ANSI/IEEE C37.20.2 for metal-clad switchgear defines “metal-clad” as, among other things, switchgear in which the “primary bus conductors and connections are covered with insulating material throughout” (clause 3.1.5.e). The standard goes on to explain the rationale for requiring that primary conductors and connections be insulated in clause 7.9, which says (in part):
This insulating covering is a requirement of metal-clad switchgear (see 3.1.5) and is provided to minimize the possibility of communicating faults and prevent the development of bus faults that would result if foreign objects momentarily contacted bare bus. This insulating covering is usually only a part of the primary insulation system, and in such cases the outer surface of this insulating covering will not be at ground potential. It should not be assumed, therefore, that personnel can contact this insulating covering with complete safety.
This paragraph contains multiple “nuggets” of wisdom on the subject of insulation in metal-clad switchgear, in general, and on insulation of user’s power terminations.
Connections must be insulated
C37.20.2 uses the term “connections,” which includes any connection to the primary bus, and specifically includes the user’s power connections (cable terminations, bus duct connections, or the like) to the switchgear. All connections must be insulated.

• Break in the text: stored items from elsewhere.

File: config.mk
export PLATFORM = sky130hd
export DESIGN_NAME = fc_mac_seq
export DESIGN_NICKNAME = d
export VERILOG_FILES = /design/src/rtl/fc_mac_seq.sv
export SDC_FILE = /design/constraint.sdc
export NUM_CORES = 1
export LEC_CHECK = 0
export BUFFER_PORTS_ARGS = -buffer_cell sky130_fd_sc_hd__buf_2
export CAP_MARGIN = 25
export CORE_MARGIN = 2
export CORE_UTILIZATION = 65
export CTS_CLUSTER_DIAMETER = 30
export DETAILED_ROUTE_END_ITERATION = 10
export GPL_ROUTABILITY_DRIVEN = 0
export GPL_TIMING_DRIVEN = 0
export PLACE_DENSITY = 0.93
export SLEW_MARGIN = 20
export SYNTH_ARGS = -nofsm -noshare
export SYNTH_HDL_FRONTEND = slang
export SYNTH_SLANG_ARGS = --single-unit
export TNS_END_PERCENT = 5
File: constraint.sdc
create_clock -name clk -period 11.2 [get_ports clk]
set_clock_uncertainty 0.05 [all_clocks]
set_input_delay 3.36 -clock clk [delete_from_list [all_inputs] [get_ports clk]]
set_output_delay 3.36 -clock clk [all_outputs]
set_load 0.02 [all_outputs]
File: src/rtl/ramp_sequencer.sv
// Ramp sequencer: one shared step-rate counter drives NUM_CH phase-offset
// position counters (0..POS_MAX) in lockstep. Commands arrive over valid/ready.
// A speed change made while running is held as pending and applied on the
// next step boundary, so every step runs entirely at one rate.
module ramp_sequencer #(
    parameter int unsigned NUM_CH        = 3,
    parameter int unsigned POS_MAX       = 359,
    parameter int unsigned PHASE_STEP    = 120,
    parameter int unsigned DELAY_W       = 22,
    parameter int unsigned DEFAULT_DELAY = 41666
) (
    input  logic                  clk,
    input  logic                  rst_n,
    input  logic                  cmd_valid,
    output logic                  cmd_ready,
    input  logic [1:0]            cmd_op,
    input  logic [DELAY_W-1:0]    cmd_arg,
    output logic [NUM_CH*9-1:0]   pos_out,
    output logic                  step_tick,
    output logic                  running
);

    typedef enum logic [0:0] {StIdle, StRun} state_e;

    localparam logic [1:0]         OpStart    = 2'd0;
    localparam logic [1:0]         OpStop     = 2'd1;
    localparam logic [1:0]         OpSetDelay = 2'd2;
    localparam logic [1:0]         OpAlign    = 2'd3;
    localparam logic [8:0]         PosMax     = 9'(POS_MAX);
    localparam logic [DELAY_W-1:0] DefDelay   = DELAY_W'(DEFAULT_DELAY);

    // Reset/realign phase offset of channel k.
    function automatic logic [8:0] reset_pos(input int unsigned k);
        return 9'((k * PHASE_STEP) % (POS_MAX + 1));
    endfunction

    state_e               state_q, state_d;
    logic [DELAY_W-1:0]   counter_q, counter_d;
    logic [DELAY_W-1:0]   active_delay_q, active_delay_d;
    logic [DELAY_W-1:0]   pending_delay_q, pending_delay_d;
    logic                 delay_pending_q, delay_pending_d;
    logic [8:0]           pos_q [NUM_CH];
    logic [8:0]           pos_d [NUM_CH];
    logic                 step_tick_q, step_tick_d;
    logic                 running_q;

    logic accept, is_run, do_start, do_stop, do_set, do_align, boundary;

    // Command decode; STOP and ALIGN both pre-empt a coincident step boundary.
    always_comb begin
        cmd_ready = !delay_pending_q;
        accept    = cmd_valid && cmd_ready;
        is_run    = (state_q == StRun);
        do_start  = accept && (cmd_op == OpStart) && !is_run;
        do_stop   = accept && (cmd_op == OpStop) && is_run;
        do_set    = accept && (cmd_op == OpSetDelay);
        do_align  = accept && (cmd_op == OpAlign);
        boundary  = is_run && (counter_q >= active_delay_q) && !do_stop && !do_align;
    end

    // FSM next state.
    always_comb begin
        state_d = state_q;
        unique case (state_q)
            StIdle:  if (do_start) state_d = StRun;
            StRun:   if (do_stop)  state_d = StIdle;
            default: state_d = StIdle;
        endcase
    end

    // FSM state register.
    always_ff @(posedge clk or negedge rst_n) begin
        if (!rst_n) begin
            state_q <= StIdle;
        end else begin
            state_q <= state_d;
        end
    end

    // Datapath next state: counter, positions, delay bookkeeping, tick.
    always_comb begin
        counter_d       = counter_q;
        active_delay_d  = active_delay_q;
        pending_delay_d = pending_delay_q;
        delay_pending_d = delay_pending_q;
        step_tick_d     = 1'b0;
        for (int k = 0; k < int'(NUM_CH); k++) begin
            pos_d[k] = pos_q[k];
        end

        if (do_align) begin
            counter_d = '0;
            for (int k = 0; k < int'(NUM_CH); k++) begin
                pos_d[k] = reset_pos(k);
            end
        end else if (boundary) begin
            counter_d   = '0;
            step_tick_d = 1'b1;
            for (int k = 0; k < int'(NUM_CH); k++) begin
                pos_d[k] = (pos_q[k] == PosMax) ? 9'd0 : pos_q[k] + 9'd1;
            end
            if (delay_pending_q) begin
                active_delay_d  = pending_delay_q;
                delay_pending_d = 1'b0;
            end
        end else if (is_run && !do_stop) begin
            counter_d = counter_q + 1'b1;
        end

        // Leaving RUN must never strand a pending delay.
        if (do_stop && delay_pending_q) begin
            active_delay_d  = pending_delay_q;
            delay_pending_d = 1'b0;
        end

        if (do_set) begin
            if (is_run) begin
                pending_delay_d = cmd_arg;
                delay_pending_d = 1'b1;
            end else begin
                active_delay_d = cmd_arg;
            end
        end
    end

    // Datapath registers.
    always_ff @(posedge clk or negedge rst_n) begin
        if (!rst_n) begin
            counter_q       <= '0;
            active_delay_q  <= DefDelay;
            pending_delay_q <= '0;
            delay_pending_q <= 1'b0;
            step_tick_q     <= 1'b0;
            running_q       <= 1'b0;
            for (int k = 0; k < int'(NUM_CH); k++) begin
                pos_q[k] <= reset_pos(k);
            end
        end else begin
            counter_q       <= counter_d;
            active_delay_q  <= active_delay_d;
            pending_delay_q <= pending_delay_d;
            delay_pending_q <= delay_pending_d;
            step_tick_q     <= step_tick_d;
            running_q       <= (state_d == StRun);
            for (int k = 0; k < int'(NUM_CH); k++) begin
                pos_q[k] <= pos_d[k];
            end
        end
    end

    for (genvar g = 0; g < int'(NUM_CH); g++) begin : g_pos
        assign pos_out[9*g +: 9] = pos_q[g];
    end

    assign step_tick = step_tick_q;
    assign running   = running_q;

endmodule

Reduction of fault likelihood
ANSI/IEEE metal-clad switchgear requires insulated primary conductors. It is usually assumed that this is to allow the equipment to be more compact, but this is only a minor consideration. The real intent of having insulated conductors in metal-clad switchgear is to reduce the likelihood of occurrence of arcing faults. There have been many technical papers that emphasize the value of insulated conductors in reducing the likelihood of an arcing fault.
Insulation is a component of the insulation system
In ANSI/IEEE switchgear, the insulation covering is not the entire insulation system of the switchgear, but is actually one part of a coordinated system of insulation, supports and the air surrounding the conductors. The insulation covering the bus bars is required to withstand rated line-line voltage between the conductor and the outside surface of the insulation for one minute (clause 188.8.131.52, Test for bus-bar insulation). To understand this requirement in the context of the overall design, think of this requirement as a one-minute power frequency test for the insulation itself. For 15 kV switchgear, this would require a one-minute test withstand of 15 kV across the bus or conductor insulation.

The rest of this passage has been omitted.